> **Exercise brief**:
The required answer is each line in the entries below where "cycles" occurs.

Segment Start: Records to process

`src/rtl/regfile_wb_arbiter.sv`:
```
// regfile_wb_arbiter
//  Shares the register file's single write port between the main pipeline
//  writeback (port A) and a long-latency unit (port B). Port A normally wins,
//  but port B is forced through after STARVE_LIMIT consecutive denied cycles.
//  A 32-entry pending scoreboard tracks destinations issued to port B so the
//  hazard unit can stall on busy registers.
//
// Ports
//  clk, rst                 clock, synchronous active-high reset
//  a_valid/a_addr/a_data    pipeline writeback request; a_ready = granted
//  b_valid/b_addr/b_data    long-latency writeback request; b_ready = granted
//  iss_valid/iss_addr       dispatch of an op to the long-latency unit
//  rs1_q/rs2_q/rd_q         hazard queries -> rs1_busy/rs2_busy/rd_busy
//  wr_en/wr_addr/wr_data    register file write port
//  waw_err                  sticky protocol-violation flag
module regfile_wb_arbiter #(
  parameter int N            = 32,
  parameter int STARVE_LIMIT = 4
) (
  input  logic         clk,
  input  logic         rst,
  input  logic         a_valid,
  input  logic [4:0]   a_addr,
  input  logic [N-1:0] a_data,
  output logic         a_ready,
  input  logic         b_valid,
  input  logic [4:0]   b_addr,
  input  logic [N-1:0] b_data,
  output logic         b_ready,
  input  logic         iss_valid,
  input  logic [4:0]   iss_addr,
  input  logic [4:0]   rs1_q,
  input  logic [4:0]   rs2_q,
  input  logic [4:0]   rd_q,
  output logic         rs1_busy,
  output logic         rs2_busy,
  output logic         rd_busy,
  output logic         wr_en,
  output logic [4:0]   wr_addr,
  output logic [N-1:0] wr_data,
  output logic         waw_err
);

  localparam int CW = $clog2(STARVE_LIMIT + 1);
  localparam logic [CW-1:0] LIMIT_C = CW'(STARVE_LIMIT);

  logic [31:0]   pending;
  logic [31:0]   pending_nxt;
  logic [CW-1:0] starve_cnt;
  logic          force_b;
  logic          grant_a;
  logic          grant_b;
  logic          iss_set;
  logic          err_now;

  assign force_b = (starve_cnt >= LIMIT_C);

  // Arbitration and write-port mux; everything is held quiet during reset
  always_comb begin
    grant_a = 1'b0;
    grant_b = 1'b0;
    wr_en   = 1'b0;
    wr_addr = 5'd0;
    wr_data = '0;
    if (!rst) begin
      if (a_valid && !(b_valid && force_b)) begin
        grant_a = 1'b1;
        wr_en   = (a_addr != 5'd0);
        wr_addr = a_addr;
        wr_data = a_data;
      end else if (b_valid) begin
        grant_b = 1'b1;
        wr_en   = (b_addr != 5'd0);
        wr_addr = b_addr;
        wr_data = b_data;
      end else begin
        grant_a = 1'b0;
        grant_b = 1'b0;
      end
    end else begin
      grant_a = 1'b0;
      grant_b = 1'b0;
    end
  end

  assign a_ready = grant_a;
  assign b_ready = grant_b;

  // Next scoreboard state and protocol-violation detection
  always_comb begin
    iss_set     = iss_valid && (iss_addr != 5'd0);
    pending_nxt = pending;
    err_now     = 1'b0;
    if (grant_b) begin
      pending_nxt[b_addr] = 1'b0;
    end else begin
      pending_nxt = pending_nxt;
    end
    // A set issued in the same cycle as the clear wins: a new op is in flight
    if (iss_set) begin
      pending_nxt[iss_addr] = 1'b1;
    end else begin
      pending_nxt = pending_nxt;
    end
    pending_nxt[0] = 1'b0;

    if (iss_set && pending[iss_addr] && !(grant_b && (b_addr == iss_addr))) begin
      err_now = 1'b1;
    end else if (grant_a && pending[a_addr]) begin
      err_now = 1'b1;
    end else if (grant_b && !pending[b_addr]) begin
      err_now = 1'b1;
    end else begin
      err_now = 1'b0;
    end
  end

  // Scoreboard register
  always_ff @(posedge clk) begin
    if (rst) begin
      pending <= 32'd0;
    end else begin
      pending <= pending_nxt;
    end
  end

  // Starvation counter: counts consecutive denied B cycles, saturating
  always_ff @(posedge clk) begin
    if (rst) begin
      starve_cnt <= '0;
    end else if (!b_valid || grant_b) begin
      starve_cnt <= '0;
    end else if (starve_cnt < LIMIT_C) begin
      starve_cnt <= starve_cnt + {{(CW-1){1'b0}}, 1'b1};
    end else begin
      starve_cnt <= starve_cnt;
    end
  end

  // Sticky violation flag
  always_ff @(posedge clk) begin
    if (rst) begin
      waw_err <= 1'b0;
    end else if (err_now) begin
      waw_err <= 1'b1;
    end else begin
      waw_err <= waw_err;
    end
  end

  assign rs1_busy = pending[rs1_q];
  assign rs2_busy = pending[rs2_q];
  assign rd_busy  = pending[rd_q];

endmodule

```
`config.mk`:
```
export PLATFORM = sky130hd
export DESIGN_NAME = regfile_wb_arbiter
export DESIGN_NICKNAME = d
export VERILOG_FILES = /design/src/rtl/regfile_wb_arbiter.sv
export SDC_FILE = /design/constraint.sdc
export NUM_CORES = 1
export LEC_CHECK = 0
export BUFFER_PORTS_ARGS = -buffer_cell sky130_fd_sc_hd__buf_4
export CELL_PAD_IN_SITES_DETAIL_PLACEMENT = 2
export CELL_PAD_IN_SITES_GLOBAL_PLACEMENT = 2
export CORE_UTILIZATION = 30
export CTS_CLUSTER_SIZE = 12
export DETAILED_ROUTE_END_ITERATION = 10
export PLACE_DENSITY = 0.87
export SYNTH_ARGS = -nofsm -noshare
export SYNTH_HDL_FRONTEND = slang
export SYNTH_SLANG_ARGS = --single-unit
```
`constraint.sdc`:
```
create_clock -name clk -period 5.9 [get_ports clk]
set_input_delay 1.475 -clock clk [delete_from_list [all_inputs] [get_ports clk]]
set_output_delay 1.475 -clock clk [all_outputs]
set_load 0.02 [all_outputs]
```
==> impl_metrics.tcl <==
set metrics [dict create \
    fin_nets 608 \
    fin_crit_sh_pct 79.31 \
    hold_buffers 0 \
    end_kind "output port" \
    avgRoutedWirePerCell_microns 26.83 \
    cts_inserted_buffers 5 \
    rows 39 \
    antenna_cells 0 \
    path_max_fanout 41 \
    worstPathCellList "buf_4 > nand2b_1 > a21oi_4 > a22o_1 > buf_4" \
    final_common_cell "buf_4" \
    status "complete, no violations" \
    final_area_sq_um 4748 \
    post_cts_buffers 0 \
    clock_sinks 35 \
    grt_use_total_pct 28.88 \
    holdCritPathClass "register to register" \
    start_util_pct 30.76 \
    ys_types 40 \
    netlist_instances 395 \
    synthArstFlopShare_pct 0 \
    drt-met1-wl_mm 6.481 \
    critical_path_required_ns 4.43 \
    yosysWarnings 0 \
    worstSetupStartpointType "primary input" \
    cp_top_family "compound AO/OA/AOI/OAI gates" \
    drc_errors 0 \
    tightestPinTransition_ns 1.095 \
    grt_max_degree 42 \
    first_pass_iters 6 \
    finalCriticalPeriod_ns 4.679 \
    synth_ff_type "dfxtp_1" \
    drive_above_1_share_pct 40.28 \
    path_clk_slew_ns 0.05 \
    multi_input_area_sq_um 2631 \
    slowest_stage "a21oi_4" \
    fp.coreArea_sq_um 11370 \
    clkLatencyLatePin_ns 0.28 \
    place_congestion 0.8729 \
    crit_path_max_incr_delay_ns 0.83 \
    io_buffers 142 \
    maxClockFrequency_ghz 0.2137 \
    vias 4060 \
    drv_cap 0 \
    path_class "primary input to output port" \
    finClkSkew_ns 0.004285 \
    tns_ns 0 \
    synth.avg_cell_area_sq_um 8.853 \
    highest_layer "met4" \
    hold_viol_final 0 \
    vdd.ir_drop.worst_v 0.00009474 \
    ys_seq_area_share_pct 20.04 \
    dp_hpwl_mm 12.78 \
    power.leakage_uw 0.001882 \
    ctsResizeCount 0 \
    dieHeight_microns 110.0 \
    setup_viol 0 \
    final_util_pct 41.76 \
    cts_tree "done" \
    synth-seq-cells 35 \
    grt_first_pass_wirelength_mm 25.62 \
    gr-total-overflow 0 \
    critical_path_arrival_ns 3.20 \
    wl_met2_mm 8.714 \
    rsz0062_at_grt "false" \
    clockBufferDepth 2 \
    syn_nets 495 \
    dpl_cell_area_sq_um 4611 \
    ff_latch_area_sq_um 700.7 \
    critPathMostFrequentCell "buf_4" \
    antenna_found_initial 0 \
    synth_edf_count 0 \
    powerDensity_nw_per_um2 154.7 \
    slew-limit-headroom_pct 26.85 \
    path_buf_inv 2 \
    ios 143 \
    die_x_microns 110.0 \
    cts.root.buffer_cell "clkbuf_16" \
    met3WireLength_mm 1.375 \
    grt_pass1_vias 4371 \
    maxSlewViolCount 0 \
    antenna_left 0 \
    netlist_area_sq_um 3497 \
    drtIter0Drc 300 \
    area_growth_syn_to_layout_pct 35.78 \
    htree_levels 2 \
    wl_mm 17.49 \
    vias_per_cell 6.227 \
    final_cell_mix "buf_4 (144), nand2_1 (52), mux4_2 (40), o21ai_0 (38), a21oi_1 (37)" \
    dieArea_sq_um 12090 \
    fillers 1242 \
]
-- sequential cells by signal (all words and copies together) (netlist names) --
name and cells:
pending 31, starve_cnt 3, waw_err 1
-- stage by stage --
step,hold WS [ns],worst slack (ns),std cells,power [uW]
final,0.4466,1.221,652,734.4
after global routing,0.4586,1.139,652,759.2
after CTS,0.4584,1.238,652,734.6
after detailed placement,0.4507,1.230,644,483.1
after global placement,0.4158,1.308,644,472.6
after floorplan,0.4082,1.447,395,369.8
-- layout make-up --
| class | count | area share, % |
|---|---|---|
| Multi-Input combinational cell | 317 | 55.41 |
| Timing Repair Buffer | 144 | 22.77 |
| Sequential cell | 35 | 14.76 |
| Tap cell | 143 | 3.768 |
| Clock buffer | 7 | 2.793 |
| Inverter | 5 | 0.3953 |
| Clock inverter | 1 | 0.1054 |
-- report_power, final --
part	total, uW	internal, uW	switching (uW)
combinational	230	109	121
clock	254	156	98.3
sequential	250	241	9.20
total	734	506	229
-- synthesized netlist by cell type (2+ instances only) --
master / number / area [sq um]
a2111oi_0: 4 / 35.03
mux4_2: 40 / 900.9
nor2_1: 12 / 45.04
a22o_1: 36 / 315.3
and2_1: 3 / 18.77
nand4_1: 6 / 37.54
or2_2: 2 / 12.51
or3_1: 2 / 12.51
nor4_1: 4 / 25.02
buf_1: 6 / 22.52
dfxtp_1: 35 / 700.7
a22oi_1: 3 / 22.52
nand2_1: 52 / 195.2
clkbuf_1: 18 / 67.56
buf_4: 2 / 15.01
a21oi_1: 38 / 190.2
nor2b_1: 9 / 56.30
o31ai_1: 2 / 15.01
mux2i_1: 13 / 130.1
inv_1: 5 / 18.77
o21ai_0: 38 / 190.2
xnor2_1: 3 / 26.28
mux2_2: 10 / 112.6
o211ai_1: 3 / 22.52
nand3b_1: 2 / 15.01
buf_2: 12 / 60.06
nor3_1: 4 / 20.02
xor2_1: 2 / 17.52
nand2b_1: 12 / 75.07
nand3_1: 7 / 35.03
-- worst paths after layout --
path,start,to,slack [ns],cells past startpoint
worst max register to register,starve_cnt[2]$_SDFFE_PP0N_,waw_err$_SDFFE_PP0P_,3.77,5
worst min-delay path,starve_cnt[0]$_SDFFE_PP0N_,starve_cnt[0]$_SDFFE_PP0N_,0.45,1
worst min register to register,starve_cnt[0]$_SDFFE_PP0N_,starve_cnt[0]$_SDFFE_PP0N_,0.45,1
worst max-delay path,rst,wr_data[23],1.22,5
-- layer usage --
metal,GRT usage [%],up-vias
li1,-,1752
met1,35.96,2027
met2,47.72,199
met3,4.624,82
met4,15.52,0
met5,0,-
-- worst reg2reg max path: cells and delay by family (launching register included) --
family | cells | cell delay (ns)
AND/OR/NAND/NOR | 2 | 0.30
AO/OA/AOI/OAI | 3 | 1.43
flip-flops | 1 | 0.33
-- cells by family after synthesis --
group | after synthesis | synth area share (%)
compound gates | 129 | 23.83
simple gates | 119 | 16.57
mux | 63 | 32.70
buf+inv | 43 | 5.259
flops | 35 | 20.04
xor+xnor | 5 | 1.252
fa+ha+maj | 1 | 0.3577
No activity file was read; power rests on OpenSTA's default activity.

Segment End: Records to process

> **Reply**:
//  but port B is forced through after STARVE_LIMIT consecutive denied cycles.
  // Starvation counter: counts consecutive denied B cycles, saturating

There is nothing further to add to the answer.